**Exercise instructions**.
Please work out how many lines in the records below include the word "included", and reply with that number only.

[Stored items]
#####

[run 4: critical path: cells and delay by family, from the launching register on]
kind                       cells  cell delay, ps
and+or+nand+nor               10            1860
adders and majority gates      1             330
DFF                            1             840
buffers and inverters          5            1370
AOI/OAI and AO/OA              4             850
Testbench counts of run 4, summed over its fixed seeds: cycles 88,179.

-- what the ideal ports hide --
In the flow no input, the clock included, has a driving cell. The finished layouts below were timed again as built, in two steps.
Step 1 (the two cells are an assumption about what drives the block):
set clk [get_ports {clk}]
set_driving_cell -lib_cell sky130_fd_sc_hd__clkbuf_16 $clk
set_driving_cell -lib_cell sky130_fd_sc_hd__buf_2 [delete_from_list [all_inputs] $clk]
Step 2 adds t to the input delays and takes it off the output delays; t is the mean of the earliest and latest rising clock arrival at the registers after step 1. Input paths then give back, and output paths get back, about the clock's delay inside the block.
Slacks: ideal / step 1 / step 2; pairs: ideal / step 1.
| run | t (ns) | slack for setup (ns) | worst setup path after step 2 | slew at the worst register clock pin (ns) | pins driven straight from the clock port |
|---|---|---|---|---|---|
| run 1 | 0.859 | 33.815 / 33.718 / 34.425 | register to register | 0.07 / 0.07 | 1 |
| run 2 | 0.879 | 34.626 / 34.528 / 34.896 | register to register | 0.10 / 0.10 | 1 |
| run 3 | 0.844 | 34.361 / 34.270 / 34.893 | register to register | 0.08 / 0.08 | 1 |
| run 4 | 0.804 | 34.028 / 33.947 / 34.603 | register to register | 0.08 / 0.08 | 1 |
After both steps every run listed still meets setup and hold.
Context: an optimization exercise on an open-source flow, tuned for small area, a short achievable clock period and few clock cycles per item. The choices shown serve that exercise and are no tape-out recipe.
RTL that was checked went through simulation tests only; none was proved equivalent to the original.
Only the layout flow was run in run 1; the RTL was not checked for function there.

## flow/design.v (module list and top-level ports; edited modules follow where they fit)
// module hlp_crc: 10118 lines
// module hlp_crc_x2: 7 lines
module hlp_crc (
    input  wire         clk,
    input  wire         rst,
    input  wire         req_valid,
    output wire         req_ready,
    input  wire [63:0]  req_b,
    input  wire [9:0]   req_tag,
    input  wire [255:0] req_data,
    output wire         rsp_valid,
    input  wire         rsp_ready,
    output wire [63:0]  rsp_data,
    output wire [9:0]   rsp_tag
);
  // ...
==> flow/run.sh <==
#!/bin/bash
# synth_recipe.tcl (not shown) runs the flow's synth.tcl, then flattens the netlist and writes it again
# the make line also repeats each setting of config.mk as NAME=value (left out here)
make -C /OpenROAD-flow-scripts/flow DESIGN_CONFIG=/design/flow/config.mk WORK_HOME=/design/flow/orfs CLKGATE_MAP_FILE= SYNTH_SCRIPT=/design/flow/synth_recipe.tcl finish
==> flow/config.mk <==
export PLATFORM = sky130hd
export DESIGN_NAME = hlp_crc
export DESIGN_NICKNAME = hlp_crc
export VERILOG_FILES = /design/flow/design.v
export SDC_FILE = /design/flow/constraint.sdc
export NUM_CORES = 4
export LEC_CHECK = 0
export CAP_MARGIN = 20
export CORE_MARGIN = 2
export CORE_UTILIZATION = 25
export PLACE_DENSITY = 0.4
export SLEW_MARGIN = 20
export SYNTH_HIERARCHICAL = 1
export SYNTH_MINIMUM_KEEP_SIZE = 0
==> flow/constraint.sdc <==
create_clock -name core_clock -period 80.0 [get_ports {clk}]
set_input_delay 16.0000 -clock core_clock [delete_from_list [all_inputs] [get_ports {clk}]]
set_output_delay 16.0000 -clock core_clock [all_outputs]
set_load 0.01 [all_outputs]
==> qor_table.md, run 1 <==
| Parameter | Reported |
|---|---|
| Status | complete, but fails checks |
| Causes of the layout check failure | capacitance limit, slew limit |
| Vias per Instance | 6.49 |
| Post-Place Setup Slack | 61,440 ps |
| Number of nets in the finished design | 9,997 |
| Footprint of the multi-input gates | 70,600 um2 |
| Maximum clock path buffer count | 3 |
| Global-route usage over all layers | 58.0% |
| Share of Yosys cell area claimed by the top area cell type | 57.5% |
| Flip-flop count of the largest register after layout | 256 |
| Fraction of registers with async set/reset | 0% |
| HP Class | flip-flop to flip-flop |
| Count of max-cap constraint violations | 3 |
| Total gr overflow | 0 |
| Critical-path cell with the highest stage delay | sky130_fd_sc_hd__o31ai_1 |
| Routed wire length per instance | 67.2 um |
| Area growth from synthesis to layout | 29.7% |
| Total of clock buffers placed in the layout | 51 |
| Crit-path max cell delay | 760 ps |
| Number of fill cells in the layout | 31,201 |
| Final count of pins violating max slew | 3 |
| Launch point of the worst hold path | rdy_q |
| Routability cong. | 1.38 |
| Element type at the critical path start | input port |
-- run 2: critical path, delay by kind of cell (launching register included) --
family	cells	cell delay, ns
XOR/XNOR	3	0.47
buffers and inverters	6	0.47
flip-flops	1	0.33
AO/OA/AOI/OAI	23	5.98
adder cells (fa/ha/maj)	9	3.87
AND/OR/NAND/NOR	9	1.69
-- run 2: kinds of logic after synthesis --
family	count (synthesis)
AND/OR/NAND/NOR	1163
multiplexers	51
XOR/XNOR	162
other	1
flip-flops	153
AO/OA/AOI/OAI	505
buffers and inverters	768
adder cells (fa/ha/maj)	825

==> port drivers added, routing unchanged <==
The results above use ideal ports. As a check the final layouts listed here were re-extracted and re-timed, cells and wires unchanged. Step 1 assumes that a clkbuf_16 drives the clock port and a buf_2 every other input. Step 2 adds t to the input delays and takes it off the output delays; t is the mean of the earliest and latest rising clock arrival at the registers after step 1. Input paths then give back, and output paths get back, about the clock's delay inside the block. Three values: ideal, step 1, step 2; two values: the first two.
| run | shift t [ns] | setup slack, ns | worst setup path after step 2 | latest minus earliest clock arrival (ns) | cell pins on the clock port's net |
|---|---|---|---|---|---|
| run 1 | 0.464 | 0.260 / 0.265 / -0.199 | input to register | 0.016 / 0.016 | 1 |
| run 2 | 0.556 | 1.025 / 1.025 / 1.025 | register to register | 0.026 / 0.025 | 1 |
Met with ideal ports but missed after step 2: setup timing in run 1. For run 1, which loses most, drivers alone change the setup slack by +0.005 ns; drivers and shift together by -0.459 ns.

#####

**Answer space**.
2